死んでるはずの私が溺愛され、いつの間にか救国して、聖女をざまぁしてました。

みゅー

文字の大きさ
33 / 66

第三十二話

しおりを挟む
 翌日からの講義は、かなりゆったりとしたものだった。そもそも講義を行うヒュー先生が

「朝早く起きて、ご飯詰め込んですぐに講義。なんて僕には無理。朝はゆっくりめの開始にしようよ。君たちだってなんか良くわからない貴族の儀式みたいな物があって忙しいんでしょ?」

 などと言って、朝はゆっくりめの開始となったからだ。しかしヒュー先生の講義内容は大変面白いもので、毎日が充実した時間を過ごすことができた。

 王宮で授業を受けることになってから、一つだけ気になることがあった。
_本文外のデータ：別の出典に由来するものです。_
### src/design/bbr_pkg.sv
// constants and register layout for the bridge bus-number and io-window register bank
//
// Contract
// RULE_01: primary tenure register, bits 15:8, read-write, reset zero, loads primary master timer.
// RULE_02: layout-kind field, bits 23:16, read-only, always reads 01h.
// RULE_03: upstream bus index, bits 7:0, read-write, reset zero, set by software.
// RULE_04: downstream bus index, bits 15:8, read-write, reset zero, set by software.
// RULE_05: highest bus index, bits 23:16, read-write, reset zero, set by software.
// RULE_06: secondary tenure register, bits 31:24, read-write, reset zero, clocks from secondary frame.
// RULE_07: secondary tenure zero and grant removed: end after first data phase, except MWI.
// RULE_08: io window low/high bytes, low nibbles read-only, return 1 for 32-bit io.
// RULE_09: io window low nibble bits 7:4, reset zero, gives bound bits 15:12; 11:0 zero.
// RULE_10: io window high nibble bits 15:12 gives bound bits 15:12; 11:0 all ones.
// RULE_11: io bounds steer forwarding; bits 31:16 come from separate upper-half registers.
// RULE_12: address inside window when lower bound <= address <= upper bound, 32-bit compare.
package bbr_pkg;

  ////////////////////////////////////////////////////////////////////////////
  // bus geometry
  localparam int          ADDR_W        = 8;
  localparam int          DATA_W        = 32;

  ////////////////////////////////////////////////////////////////////////////
  // register byte offsets
  localparam logic [7:0]  OFS_LAT_HDR   = 8'h0C;
  localparam logic [7:0]  OFS_BUS_NUM   = 8'h18;
  localparam logic [7:0]  OFS_IO_WIN    = 8'h1C;
  localparam logic [7:0]  OFS_IO_UPPER  = 8'h30;
  localparam logic [7:0]  OFS_STATUS    = 8'h40;

  ////////////////////////////////////////////////////////////////////////////
  // field positions (low bit of each field)
  localparam int          POS_PRIM_LAT  = 8;
  localparam int          POS_LAYOUT    = 16;
  localparam int          POS_UP_BUS    = 0;
  localparam int          POS_DOWN_BUS  = 8;
  localparam int          POS_HIGH_BUS  = 16;
  localparam int          POS_SEC_LAT   = 24;
  localparam int          POS_IOLO_CAP  = 0;
  localparam int          POS_IOLO_NIB  = 4;
  localparam int          POS_IOHI_CAP  = 8;
  localparam int          POS_IOHI_NIB  = 12;
  localparam int          POS_IOLO_UP   = 0;
  localparam int          POS_IOHI_UP   = 16;

  ////////////////////////////////////////////////////////////////////////////
  // reset and fixed values
  localparam logic [7:0]  RST_BYTE      = 8'h00;
  localparam logic [3:0]  RST_NIB       = 4'h0;
  localparam logic [15:0] RST_UPPER     = 16'h0000;
  localparam logic [7:0]  LAYOUT_KIND   = 8'h01;
  localparam logic [3:0]  IO_CAP_32     = 4'h1;
  localparam logic [11:0] IO_LOW_FILL   = 12'h000;
  localparam logic [11:0] IO_HIGH_FILL  = 12'hFFF;
  localparam logic [7:0]  TENURE_ZERO   = 8'h00;

endpackage : bbr_pkg
==> src/rtl/dgws_pkg.sv <==
package dgws_pkg;

	// ----------------------------------------------------------------
	// Widths and sizes
	// ----------------------------------------------------------------
	localparam int WORD_W = 32;
	localparam int HALF_W = 16;
	localparam int SAMPLE_W = 12;
	localparam int INTERVAL_W = 24;
	localparam int ITER_W = 32;
	localparam int CHAN_W = 3;
	localparam int MAX_CHANS = 4;
	localparam int FIFO_DEPTH_DEF = 16;

	// ----------------------------------------------------------------
	// Interval limits and reset values
	// ----------------------------------------------------------------
	localparam logic [INTERVAL_W-1:0] INTERVAL_MIN_EXTERNAL = 24'h000008;
	localparam logic [INTERVAL_W-1:0] INTERVAL_MIN_INTERNAL = 24'h000028;
	localparam logic [INTERVAL_W-1:0] INTERVAL_MAX = 24'hFFFFFF;
	localparam logic [INTERVAL_W-1:0] PACE_RESET = 24'h000000;
	localparam logic [WORD_W-1:0] COUNT_RESET = 32'h00000000;

	// ----------------------------------------------------------------
	// Enumerations
	// ----------------------------------------------------------------
	typedef enum logic [1:0] {
		DAC_GROUP_FIRST,
		DAC_GROUP_SECOND,
		DAC_GROUP_BOTH
	} dgws_group_t;

	typedef enum logic [1:0] {
		STOP_SOURCE_SOFTWARE,
		STOP_SOURCE_AUX_ZERO,
		STOP_SOURCE_ANALOG_TRIGGER,
		STOP_SOURCE_AUX_ONE
	} dgws_stop_src_t;

	typedef enum logic [1:0] {
		STOP_AT_ONCE,
		STOP_AT_UPDATE_TERMINAL,
		STOP_AT_ITERATION_END
	} dgws_stop_mode_t;

	typedef enum {
		ST_IDLE,
		ST_WAIT,
		ST_EMIT
	} dgws_state_t;

	// ----------------------------------------------------------------
	// Carriers
	// ----------------------------------------------------------------
	typedef struct packed {
		dgws_group_t group;
		dgws_stop_src_t [1:0] stop_source_select;
		dgws_stop_mode_t stop_mode;
		logic [INTERVAL_W-1:0] samples_per_channel_count;
		logic [ITER_W-1:0] iterations;
		logic [INTERVAL_W-1:0] channel_update_interval;
		logic internal_timebase;
		logic definite;
		logic double_buffered;
		logic fifo_preload;
		logic [1:0][CHAN_W-1:0] chan_num;
		logic [1:0][MAX_CHANS-1:0][CHAN_W-1:0] chan_order;
	} dgws_cfg_t;

	typedef struct packed {
		logic strobe;
		logic [CHAN_W-1:0] chan;
		logic [SAMPLE_W-1:0] code;
	} dgws_dac_t;

endpackage : dgws_pkg

==> src/rtl/dgws_top.sv <==
`timescale 1ns/1ps
module dgws_top #(
	parameter int FIFO_DEPTH = dgws_pkg::FIFO_DEPTH_DEF
) (
	input wire logic sys_clk,
	input wire logic reset,
	input wire dgws_pkg::dgws_cfg_t cfg,
	input wire logic start,
	input wire logic stop_soft,
	input wire logic aux_input_zero,
	input wire logic aux_input_one,
	input wire logic analog_trigger,
	input wire logic dma_valid,
	input wire logic [dgws_pkg::WORD_W-1:0] dma_data,
	output logic dma_ready,
	output dgws_pkg::dgws_dac_t [1:0] dac_out,
	output logic [1:0] running,
	output logic [1:0] stopped,
	output logic buffer_select,
	output logic [dgws_pkg::WORD_W-1:0] written_sample_count,
	output logic start_refused
);

	localparam int AW = $clog2(FIFO_DEPTH);

	// ----------------------------------------------------------------
	// Pin synchronisers
	// ----------------------------------------------------------------
	logic [2:0] sync_a0, sync_a1, sync_at;
	logic [2:0] next_sync_a0, next_sync_a1, next_sync_at;
	logic ev_a0, ev_a1, ev_at;

	// Stage 0 only feeds stage 1; edges are taken from stages 1 and 2
	always_comb begin
		next_sync_a0 = {sync_a0[1:0], aux_input_zero};
		next_sync_a1 = {sync_a1[1:0], aux_input_one};
		next_sync_at = {sync_at[1:0], analog_trigger};
	end

	always_ff @(posedge sys_clk or posedge reset) begin
		if (reset) begin
			sync_a0 <= 3'h0;
			sync_a1 <= 3'h0;
			sync_at <= 3'h0;
		end else begin
			sync_a0 <= next_sync_a0;
			sync_a1 <= next_sync_a1;
			sync_at <= next_sync_at;
		end
	end

	assign ev_a0 = sync_a0[1] & ~sync_a0[2];
	assign ev_a1 = sync_a1[1] & ~sync_a1[2];
	assign ev_at = sync_at[1] & ~sync_at[2];

	// Picks the stop request of one group from its chosen source
	function automatic logic stop_hit(input dgws_pkg::dgws_stop_src_t s, input logic sw, input logic a0,
		input logic at, input logic a1);
		case (s)
			dgws_pkg::STOP_SOURCE_SOFTWARE: stop_hit = sw;
			dgws_pkg::STOP_SOURCE_AUX_ZERO: stop_hit = a0;
			dgws_pkg::STOP_SOURCE_ANALOG_TRIGGER: stop_hit = at;
			default: stop_hit = a1;
		endcase
	endfunction : stop_hit

	// ----------------------------------------------------------------
	// Group FIFOs and DMA unpacking
	// ----------------------------------------------------------------
	logic [dgws_pkg::HALF_W-1:0] mem [2][FIFO_DEPTH];
	logic [AW-1:0] wr_ptr [2], rd_ptr [2], next_wr_ptr [2], next_rd_ptr [2];
	logic [AW:0] fill [2], next_fill [2], play [2], next_play [2];
	logic [1:0] act, push, pop, full;
	logic [dgws_pkg::HALF_W-1:0] half [2];

	assign act[0] = cfg.group != dgws_pkg::DAC_GROUP_SECOND;
	assign act[1] = cfg.group != dgws_pkg::DAC_GROUP_FIRST;
	assign full[0] = fill[0] == (AW+1)'(FIFO_DEPTH);
	assign full[1] = fill[1] == (AW+1)'(FIFO_DEPTH);
	assign half[0] = dma_data[15:0];
	assign half[1] = dma_data[31:16];
	// Preloaded playback must not be disturbed by DMA while running
	assign dma_ready = !(cfg.fifo_preload && |running) && !(act[0] && full[0]) && !(act[1] && full[1]);
	assign push = {2{dma_valid & dma_ready}} & act;

	// ----------------------------------------------------------------
	// Pacer and group sequencers
	// ----------------------------------------------------------------
	dgws_pkg::dgws_state_t state [2], next_state [2];
	logic [1:0] seq_idx [2], next_seq_idx [2];
	logic [dgws_pkg::INTERVAL_W-1:0] upd_cnt [2], next_upd_cnt [2];
	logic [dgws_pkg::ITER_W-1:0] iter_cnt [2], next_iter_cnt [2];
	logic [1:0] pend, next_pend, next_stopped, hit, emit, seq_end, pass_end, iter_done, halt;
	logic [dgws_pkg::INTERVAL_W-1:0] pace_cnt, next_pace_cnt;
	logic tick, refuse, accept, next_buffer_select, next_start_refused, lead;
	logic [AW:0] play_inc [2];
	logic [dgws_pkg::WORD_W-1:0] next_written;
	dgws_pkg::dgws_dac_t [1:0] next_dac;

	// Settings the device cannot run with are refused at start
	assign refuse = (cfg.double_buffered && cfg.fifo_preload)
		|| cfg.iterations == 32'h00000000
		|| cfg.channel_update_interval < (cfg.internal_timebase ? dgws_pkg::INTERVAL_MIN_INTERNAL
			: dgws_pkg::INTERVAL_MIN_EXTERNAL)
		|| (cfg.double_buffered && cfg.samples_per_channel_count[0]);
	assign accept = start && !(|running) && !refuse;
	// One pacer serves both groups so a combined run shares its rate
	assign tick = |running && pace_cnt == dgws_pkg::PACE_RESET;
	assign lead = act[0] ? 1'b0 : 1'b1;

	always_comb begin
		next_pace_cnt = (tick || !(|running)) ? cfg.channel_update_interval - 24'h000001 : pace_cnt - 24'h000001;
		next_written = accept ? dgws_pkg::COUNT_RESET : written_sample_count;
		next_buffer_select = accept ? 1'b0 : buffer_select;
		next_start_refused = start && !(|running) && refuse;
		next_stopped = stopped;
		next_pend = pend;
		next_dac = dac_out;
		hit = 2'b00;
		emit = 2'b00;
		seq_end = 2'b00;
		pass_end = 2'b00;
		iter_done = 2'b00;
		halt = 2'b00;
		pop = 2'b00;
		for (int g = 0; g < 2; g++) begin
			next_state[g] = state[g];
			next_seq_idx[g] = seq_idx[g];
			next_upd_cnt[g] = upd_cnt[g];
			next_iter_cnt[g] = iter_cnt[g];
			next_play[g] = play[g];
			play_inc[g] = play[g] + (AW+1)'(1);
			hit[g] = stop_hit(cfg.stop_source_select[g], stop_soft, ev_a0, ev_at, ev_a1);
			if (accept && act[g]) begin
				next_state[g] = dgws_pkg::ST_WAIT;
				next_seq_idx[g] = 2'h0;
				next_upd_cnt[g] = dgws_pkg::PACE_RESET;
				next_iter_cnt[g] = dgws_pkg::COUNT_RESET;
				next_play[g] = '0;
				next_pend[g] = 1'b0;
				next_stopped[g] = 1'b0;
			end else if (state[g] != dgws_pkg::ST_IDLE) begin
				emit[g] = state[g] == dgws_pkg::ST_EMIT && fill[g] != '0;
				seq_end[g] = emit[g] && {1'b0, seq_idx[g]} == cfg.chan_num[g] - 3'h1;
				// Preloaded data replays whole FIFO contents; the update count is unused
				pass_end[g] = seq_end[g] && (cfg.fifo_preload ? play_inc[g] == fill[g]
					: next_upd_cnt[g] + 24'h000001 == cfg.samples_per_channel_count);
				iter_done[g] = pass_end[g] && iter_cnt[g] + 32'h00000001 == cfg.iterations;
				if (state[g] == dgws_pkg::ST_WAIT && tick) begin
					next_state[g] = dgws_pkg::ST_EMIT;
					next_seq_idx[g] = 2'h0;
				end
				if (emit[g]) begin
					next_dac[g].strobe = 1'b1;
					next_dac[g].chan = cfg.chan_order[g][seq_idx[g]];
					next_dac[g].code = mem[g][rd_ptr[g] + play[g][AW-1:0]][dgws_pkg::SAMPLE_W-1:0];
					next_seq_idx[g] = seq_idx[g] + 2'h1;
					if (cfg.fifo_preload) begin
						next_play[g] = play_inc[g] == fill[g] ? '0 : play_inc[g];
					end else begin
						pop[g] = 1'b1;
					end
				end
				if (seq_end[g]) begin
					next_state[g] = dgws_pkg::ST_WAIT;
					next_upd_cnt[g] = pass_end[g] ? dgws_pkg::PACE_RESET : upd_cnt[g] + 24'h000001;
				end
				if (pass_end[g]) begin
					next_iter_cnt[g] = iter_done[g] ? dgws_pkg::COUNT_RESET : iter_cnt[g] + 32'h00000001;
				end
				// A deferred stop is remembered until its boundary arrives
				if (hit[g] && cfg.stop_mode != dgws_pkg::STOP_AT_ONCE) begin
					next_pend[g] = 1'b1;
				end
				halt[g] = (hit[g] && cfg.stop_mode == dgws_pkg::STOP_AT_ONCE)
					|| (iter_done[g] && cfg.definite && !cfg.double_buffered)
					|| ((pend[g] || hit[g]) && cfg.stop_mode == dgws_pkg::STOP_AT_UPDATE_TERMINAL
						&& pass_end[g])
					|| ((pend[g] || hit[g]) && cfg.stop_mode == dgws_pkg::STOP_AT_ITERATION_END
						&& iter_done[g]);
				if (halt[g]) begin
					next_state[g] = dgws_pkg::ST_IDLE;
					next_pend[g] = 1'b0;
					next_stopped[g] = 1'b1;
				end
			end
			if (!emit[g]) begin
				next_dac[g].strobe = 1'b0;
			end
			next_wr_ptr[g] = wr_ptr[g] + AW'(push[g]);
			next_rd_ptr[g] = rd_ptr[g] + AW'(pop[g]);
			next_fill[g] = fill[g] + (AW+1)'(push[g]) - (AW+1)'(pop[g]);
		end
		next_written = next_written + 32'(emit[0]) + 32'(emit[1]);
		// The host's two buffers alternate at each pass end of the lead group
		if (cfg.double_buffered && pass_end[lead]) begin
			next_buffer_select = ~buffer_select;
		end
	end

	always_ff @(posedge sys_clk or posedge reset) begin
		if (reset) begin
			pace_cnt <= dgws_pkg::PACE_RESET;
			written_sample_count <= dgws_pkg::COUNT_RESET;
			buffer_select <= 1'b0;
			start_refused <= 1'b0;
			stopped <= 2'b00;
			pend <= 2'b00;
			dac_out <= '0;
			for (int g = 0; g < 2; g++) begin
				state[g] <= dgws_pkg::ST_IDLE;
				seq_idx[g] <= 2'h0;
				upd_cnt[g] <= dgws_pkg::PACE_RESET;
				iter_cnt[g] <= dgws_pkg::COUNT_RESET;
				play[g] <= '0;
				wr_ptr[g] <= '0;
				rd_ptr[g] <= '0;
				fill[g] <= '0;
			end
		end else begin
			pace_cnt <= next_pace_cnt;
			written_sample_count <= next_written;
			buffer_select <= next_buffer_select;
			start_refused <= next_start_refused;
			stopped <= next_stopped;
			pend <= next_pend;
			dac_out <= next_dac;
			for (int g = 0; g < 2; g++) begin
				state[g] <= next_state[g];
				seq_idx[g] <= next_seq_idx[g];
				upd_cnt[g] <= next_upd_cnt[g];
				iter_cnt[g] <= next_iter_cnt[g];
				play[g] <= next_play[g];
				wr_ptr[g] <= next_wr_ptr[g];
				rd_ptr[g] <= next_rd_ptr[g];
				fill[g] <= next_fill[g];
			end
		end
	end

	// Sample storage carries no reset; only pointers define its contents
	always_ff @(posedge sys_clk) begin
		for (int g = 0; g < 2; g++) begin
			if (push[g]) begin
				mem[g][wr_ptr[g]] <= half[g];
			end
		end
	end

	assign running[0] = state[0] != dgws_pkg::ST_IDLE;
	assign running[1] = state[1] != dgws_pkg::ST_IDLE;
endmodule : dgws_top

==> config.mk <==
export PLATFORM = sky130hd
export DESIGN_NAME = dgws_top
export DESIGN_NICKNAME = d
export VERILOG_FILES = /design/src/rtl/dgws_pkg.sv /design/src/rtl/dgws_top.sv
export SDC_FILE = /design/constraint.sdc
export NUM_CORES = 1
export LEC_CHECK = 0
export BUFFER_PORTS_ARGS = -buffer_cell sky130_fd_sc_hd__buf_2
export CORE_ASPECT_RATIO = 0.5
export CORE_MARGIN = 5
export CORE_UTILIZATION = 35
export CTS_BUF_LIST = sky130_fd_sc_hd__clkbuf_2 sky130_fd_sc_hd__clkbuf_4 sky130_fd_sc_hd__clkbuf_8
export DETAILED_ROUTE_END_ITERATION = 6
export GPL_TIMING_DRIVEN = 0
export PLACE_DENSITY = 0.47
export SYNTH_ARGS = -nofsm -noshare
export SYNTH_HDL_FRONTEND = slang
export SYNTH_SLANG_ARGS = --single-unit
==> constraint.sdc <==
create_clock -name sys_clk -period 24.3 [get_ports sys_clk]
set_input_delay 4.86 -clock sys_clk [delete_from_list [all_inputs] [get_ports sys_clk]]
set_output_delay 4.86 -clock sys_clk [all_outputs]
set_load 0.01 [all_outputs]
==> impl_metrics.env <==
export IMPL_cts_root_buffer="clkbuf_8"
export IMPL_cts_path_max_buffers=3
export IMPL_crit_chain="buf_2, clkbuf_1, inv_1, o22ai_1, nor2_1, buf_2"
export IMPL_fmax_ghz=0.0894
export IMPL_path_max_fanout=10
export IMPL_grt_antenna_before_repair=4
export IMPL_die_w_um=441
export IMPL_min_delay_start="sync_at[0]"
export IMPL_drtPass1Iterations=5
export IMPL_grt_pass1_wl_mm=141
export IMPL_cts_tree="done"
export IMPL_insertion_delay_ns=0.77
export IMPL_slew_headroom=0.0962
export IMPL_rsz0062_at_grt="no"
export IMPL_crit_path_end_kind="output port"
export IMPL_die_area_sq_um=99600
export IMPL_async_flop_share=0.403
export IMPL_post_cts_resized=0
export IMPL_htreeDepth=3
export IMPL_ys_top_cells_by_area="edfxtp_1 35%, dfrtp_1 20%, mux4_2 7.1%"
export IMPL_slew_viol_final=0
export IMPL_crit_buf_inv=4
export IMPL_maxCapViolCount=0
export IMPL_cts_sinks=643
export IMPL_grt_max_degree=115
export IMPL_crit_type="input port to output port"
export IMPL_synthCells=2763
export IMPL_ios=233
export IMPL_synthFlopType="edfxtp_1"
export IMPL_p_leak_nw=14.3
export IMPL_cpMostUsedCell="buf_2"
export IMPL_r2r_cells=11
export IMPL_netlist_area_sq_um=32500
export IMPL_finalPower_mw=3.07
export IMPL_hold_buffers=0
export IMPL_hp_class="flop to flop"
export IMPL_drt_first_iter_violations=1634
export IMPL_route_detailed_drc=0
export IMPL_outcome="completed"
export IMPL_multi_input_area_sq_um=13600
export IMPL_whs_ns=0.349
export IMPL_ant_nets=0
export IMPL_syn_num_nets=2967
export IMPL_fin_skew_ns=0.0326
export IMPL_synth_largest_area_cell="edfxtp_1"
export IMPL_gp_congestion=0.857
export IMPL_setup_viol=0
export IMPL_crit_arrival_ns=6.33
export IMPL_post_cts_setup_buffers=0
export IMPL_syn_area_per_cell_sq_um=11.8
export IMPL_hold_depth=0
export IMPL_rr_startpoint="upd_cnt[7]"
export IMPL_finalCritPeriodShare=0.460
export IMPL_vias=23300
export IMPL_synth_edf_count=384
export IMPL_peakVddDrop_uv=41.9
export IMPL_hold_viol_final=0
export IMPL_cp_slowest_cell="clkbuf_1"
export IMPL_io_buffers=222
export IMPL_synth_top_area_frac=0.354
export IMPL_core_area_sq_um=92600
export IMPL_synth_most_common_cell="edfxtp_1"
export IMPL_synth_seq_cells=643
export IMPL_clk_pin_slew_ns=0.06
export IMPL_n_fill_cell=8938
export IMPL_worstHoldEndpoint="sync_at[1]"
export IMPL_drive_gt1_frac=0.186
export IMPL_hpwl_mm=65.6
export IMPL_die_y_um=226
export IMPL_design_area_sq_um=37600
export IMPL_reg2reg_slack_ns=19.03
export IMPL_cts_buffers=98
export IMPL_r2r_end="iter_cnt[29]"
export IMPL_area_growth_pct=15.5
export IMPL_yosysSeqAreaShare=0.553
export IMPL_ys_types=87
export IMPL_tightest_slew_ns=1.35
export IMPL_post_drt_wl_per_cell_um=20.9
export IMPL_rows=79
export IMPL_ys_warn_count=0
export IMPL_register_area_sq_um=18000
export IMPL_tns_ns=0
export IMPL_post_dp_cell_area_sq_um=35500
export IMPL_start_util=0.351
export IMPL_via_per_inst=5.24
export IMPL_synth_common_cells="384 x edfxtp_1, 259 x dfrtp_1, 226 x nor2_1, 187 x nand2_1, 170 x o21ai_0"
export IMPL_power_density_nw_per_um2=81.6
export IMPL_routed_wirelength_mm=92.7
export IMPL_grt_use_total=0.184
export IMPL_crit_family="buffers and inverters"
export IMPL_start_kind="input port"
export IMPL_gr_total_overflow=0
export IMPL_critPathMaxStageDelay_ns=0.67
export IMPL_nets=3303
export IMPL_period_needed_ns=11.19
export IMPL_cp_required_ns=19.44
export IMPL_grt_pass1_vias=23100
## state kept, by name, summed over array words and instances (netlist names), 10 cells and up
signal                flops
pace_cnt                 24
upd_cnt                  48
mem                     384
play                     10
written_sample_count     32
iter_cnt                 64
dac_out                  32
fill                     10
## kinds of logic after synthesis
| kind of cell | Yosys count | share of synthesized area |
|---|---|---|
| and+or+nand+nor | 924 | 0.146 |
| DFF | 643 | 0.553 |
| AOI/OAI and AO/OA | 446 | 0.0843 |
| buffers and inverters | 268 | 0.0323 |
| xor gates and xnor gates | 247 | 0.0665 |
| muxes | 193 | 0.100 |
| adders and majority gates | 42 | 0.0173 |
## stage by stage
| step | instances | setup WS (ns) | utilization |
|---|---|---|---|
| finish | 4439 | 13.11 | 0.406 |
| global route | 4438 | 12.99 | 0.406 |
| CTS | 4434 | 13.08 | 0.406 |
| detailed placement | 4252 | 13.08 | 0.383 |
| global placement | 4240 | 8.16 | 0.380 |
| floorplan | 2763 | 12.31 | - |
## cells in the final DEF (no fill, tap or decap), drive strengths merged, types with 42 or more instances in the layout
cell type,instances
xnor2,148
xor2,99
nor3,74
nand4,71
buf,266
dfrtp,259
clkbuf,272
mux4,103
o21ai,171
mux2i,61
nor2,226
edfxtp,384
inv,116
nand2,187
nor4,56
a31oi,42
a21oi,92
nand3,96
## routing by layer
layer  vias up  global-route usage  part of all wire  wire length [um]
met4         2              0.0569             0.029              2730
met2       460               0.295              0.47             43100
li1      11000                   -                 -                 -
met1     11700               0.256              0.47             43200
met3       171              0.0333             0.039              3630
met5         -                   0           0.00022                20
## power by group
group | switching [mW] | internal, mW | leakage [nW]
clock network | 0.461 | 0.520 | 1.12
logic | 0.421 | 0.301 | 6.50
registers | 0.0933 | 1.27 | 6.69
## worst max path at each step
stage,start,end,slack [ns],cells after the start
floorplan,reset,buffer_select,12.31,1
global placement,reset,upd_cnt[43],8.16,2
detailed placement,cfg[30],dma_ready,13.08,6
CTS,cfg[30],dma_ready,13.08,6
global route,cfg[30],dma_ready,12.99,6
finish,cfg[30],dma_ready,13.11,6
## area by class of cell
class / count / area share
inverters: 112 / 0.0114
flip-flops and latches: 643 / 0.479
well taps: 1255 / 0.0418
diodes: 3 / 0.000200
clock buffers: 146 / 0.0476
clock inverters: 36 / 0.00842
repair buffers: 236 / 0.0346
multi-input cells: 1852 / 0.360
plain buffers: 156 / 0.0168
No activity file was read; power rests on OpenSTA's default activity.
時空魔法に関する書物がとにかく少ないと言うことだ。

 王宮図書室でも探してみたが、ほとんど見つからなかったのだ。

 アザレアたちはこうしてヒュー先生に直接教えを乞うことが出きる。なので、わからないことはこの場で補完できるが、以前の時空魔法属性持ちの人はどうしていたのだろうか? と思った。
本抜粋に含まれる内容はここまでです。